What you have to do:
Of the lines in the data below, write out exactly those from the one holding "0.00714 | 0 |" through the one holding "cell class / count / area (um^2)", both included.
Top of Available records
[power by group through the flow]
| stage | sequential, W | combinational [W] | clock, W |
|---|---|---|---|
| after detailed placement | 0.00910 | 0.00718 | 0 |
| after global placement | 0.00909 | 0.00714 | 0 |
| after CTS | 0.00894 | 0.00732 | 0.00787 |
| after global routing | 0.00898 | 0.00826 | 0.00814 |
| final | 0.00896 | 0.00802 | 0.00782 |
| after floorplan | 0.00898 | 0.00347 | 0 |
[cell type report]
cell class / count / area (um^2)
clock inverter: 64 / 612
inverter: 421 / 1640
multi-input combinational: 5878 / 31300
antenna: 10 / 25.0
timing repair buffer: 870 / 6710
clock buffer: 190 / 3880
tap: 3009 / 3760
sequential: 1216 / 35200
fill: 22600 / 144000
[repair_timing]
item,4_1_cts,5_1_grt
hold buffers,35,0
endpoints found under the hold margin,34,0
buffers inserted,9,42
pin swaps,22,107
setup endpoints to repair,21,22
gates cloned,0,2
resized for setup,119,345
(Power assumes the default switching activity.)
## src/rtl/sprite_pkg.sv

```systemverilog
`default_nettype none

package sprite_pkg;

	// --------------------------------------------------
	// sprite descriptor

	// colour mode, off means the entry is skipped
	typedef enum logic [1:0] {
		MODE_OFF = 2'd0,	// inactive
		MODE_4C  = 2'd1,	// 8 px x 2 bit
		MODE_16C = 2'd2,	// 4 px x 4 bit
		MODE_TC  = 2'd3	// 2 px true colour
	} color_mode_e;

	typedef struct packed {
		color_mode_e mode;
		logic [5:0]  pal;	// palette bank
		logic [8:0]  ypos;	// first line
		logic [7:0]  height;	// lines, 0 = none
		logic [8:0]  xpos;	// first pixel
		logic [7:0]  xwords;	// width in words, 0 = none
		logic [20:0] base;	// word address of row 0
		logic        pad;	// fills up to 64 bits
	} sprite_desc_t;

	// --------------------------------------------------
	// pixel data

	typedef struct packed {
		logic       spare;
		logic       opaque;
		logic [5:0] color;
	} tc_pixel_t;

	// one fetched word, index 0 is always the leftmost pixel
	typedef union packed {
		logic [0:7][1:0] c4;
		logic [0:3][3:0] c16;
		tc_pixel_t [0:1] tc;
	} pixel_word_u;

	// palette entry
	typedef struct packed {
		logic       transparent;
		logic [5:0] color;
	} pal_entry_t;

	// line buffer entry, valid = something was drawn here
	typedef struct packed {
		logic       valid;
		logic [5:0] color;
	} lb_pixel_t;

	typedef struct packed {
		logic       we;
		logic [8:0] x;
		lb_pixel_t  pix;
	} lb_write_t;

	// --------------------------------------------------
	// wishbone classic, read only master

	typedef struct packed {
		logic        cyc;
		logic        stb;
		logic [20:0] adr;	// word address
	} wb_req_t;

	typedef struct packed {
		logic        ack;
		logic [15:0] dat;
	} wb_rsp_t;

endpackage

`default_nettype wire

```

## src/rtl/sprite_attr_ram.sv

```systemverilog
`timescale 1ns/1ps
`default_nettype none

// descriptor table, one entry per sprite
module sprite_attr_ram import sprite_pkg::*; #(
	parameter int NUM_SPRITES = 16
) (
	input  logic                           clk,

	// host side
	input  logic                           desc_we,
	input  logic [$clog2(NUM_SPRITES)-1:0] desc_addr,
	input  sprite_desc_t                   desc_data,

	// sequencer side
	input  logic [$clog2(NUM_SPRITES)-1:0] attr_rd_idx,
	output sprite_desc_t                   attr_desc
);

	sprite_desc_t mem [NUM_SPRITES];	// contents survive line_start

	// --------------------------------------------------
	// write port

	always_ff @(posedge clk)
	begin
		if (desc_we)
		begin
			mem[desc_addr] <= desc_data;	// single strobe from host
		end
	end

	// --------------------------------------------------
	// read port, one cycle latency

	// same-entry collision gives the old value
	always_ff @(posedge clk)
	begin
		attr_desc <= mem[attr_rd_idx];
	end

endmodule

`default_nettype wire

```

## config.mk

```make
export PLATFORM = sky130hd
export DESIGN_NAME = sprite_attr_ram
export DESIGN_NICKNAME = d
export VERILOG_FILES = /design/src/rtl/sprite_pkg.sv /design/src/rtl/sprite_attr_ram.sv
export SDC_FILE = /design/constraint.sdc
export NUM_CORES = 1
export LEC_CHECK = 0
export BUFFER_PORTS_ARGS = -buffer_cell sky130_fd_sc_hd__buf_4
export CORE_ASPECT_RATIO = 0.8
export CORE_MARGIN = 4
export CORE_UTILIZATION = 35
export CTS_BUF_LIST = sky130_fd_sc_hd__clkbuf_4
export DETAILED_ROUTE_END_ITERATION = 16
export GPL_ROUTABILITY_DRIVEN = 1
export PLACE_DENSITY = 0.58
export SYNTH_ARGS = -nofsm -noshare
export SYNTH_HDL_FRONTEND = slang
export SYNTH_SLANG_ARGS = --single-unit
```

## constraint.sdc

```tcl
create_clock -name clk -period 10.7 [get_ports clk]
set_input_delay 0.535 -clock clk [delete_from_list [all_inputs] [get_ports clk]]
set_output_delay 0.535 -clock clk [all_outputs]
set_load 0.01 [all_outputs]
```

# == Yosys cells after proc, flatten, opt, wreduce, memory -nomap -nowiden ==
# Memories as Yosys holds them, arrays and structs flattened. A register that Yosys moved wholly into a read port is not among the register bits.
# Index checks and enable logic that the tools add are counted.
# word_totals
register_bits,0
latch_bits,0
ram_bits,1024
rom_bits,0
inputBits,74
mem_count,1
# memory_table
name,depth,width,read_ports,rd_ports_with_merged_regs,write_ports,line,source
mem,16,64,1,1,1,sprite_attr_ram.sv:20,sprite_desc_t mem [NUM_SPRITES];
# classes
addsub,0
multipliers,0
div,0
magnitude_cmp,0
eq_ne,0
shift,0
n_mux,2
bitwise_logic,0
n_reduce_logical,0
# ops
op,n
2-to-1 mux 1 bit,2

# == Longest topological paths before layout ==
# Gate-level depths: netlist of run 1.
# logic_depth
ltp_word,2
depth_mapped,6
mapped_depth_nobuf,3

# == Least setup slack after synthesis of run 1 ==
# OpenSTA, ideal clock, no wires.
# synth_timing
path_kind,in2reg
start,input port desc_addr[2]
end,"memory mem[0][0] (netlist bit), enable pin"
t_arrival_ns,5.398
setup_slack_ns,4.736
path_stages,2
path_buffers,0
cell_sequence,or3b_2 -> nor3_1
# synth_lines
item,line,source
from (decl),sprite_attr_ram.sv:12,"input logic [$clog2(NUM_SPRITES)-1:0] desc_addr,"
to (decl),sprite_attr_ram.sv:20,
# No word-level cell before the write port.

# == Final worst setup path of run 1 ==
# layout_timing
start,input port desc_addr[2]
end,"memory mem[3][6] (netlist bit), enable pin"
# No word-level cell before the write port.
Bottom of Available records
Result below:
| after global placement | 0.00909 | 0.00714 | 0 |
| after CTS | 0.00894 | 0.00732 | 0.00787 |
| after global routing | 0.00898 | 0.00826 | 0.00814 |
| final | 0.00896 | 0.00802 | 0.00782 |
| after floorplan | 0.00898 | 0.00347 | 0 |
[cell type report]
cell class / count / area (um^2)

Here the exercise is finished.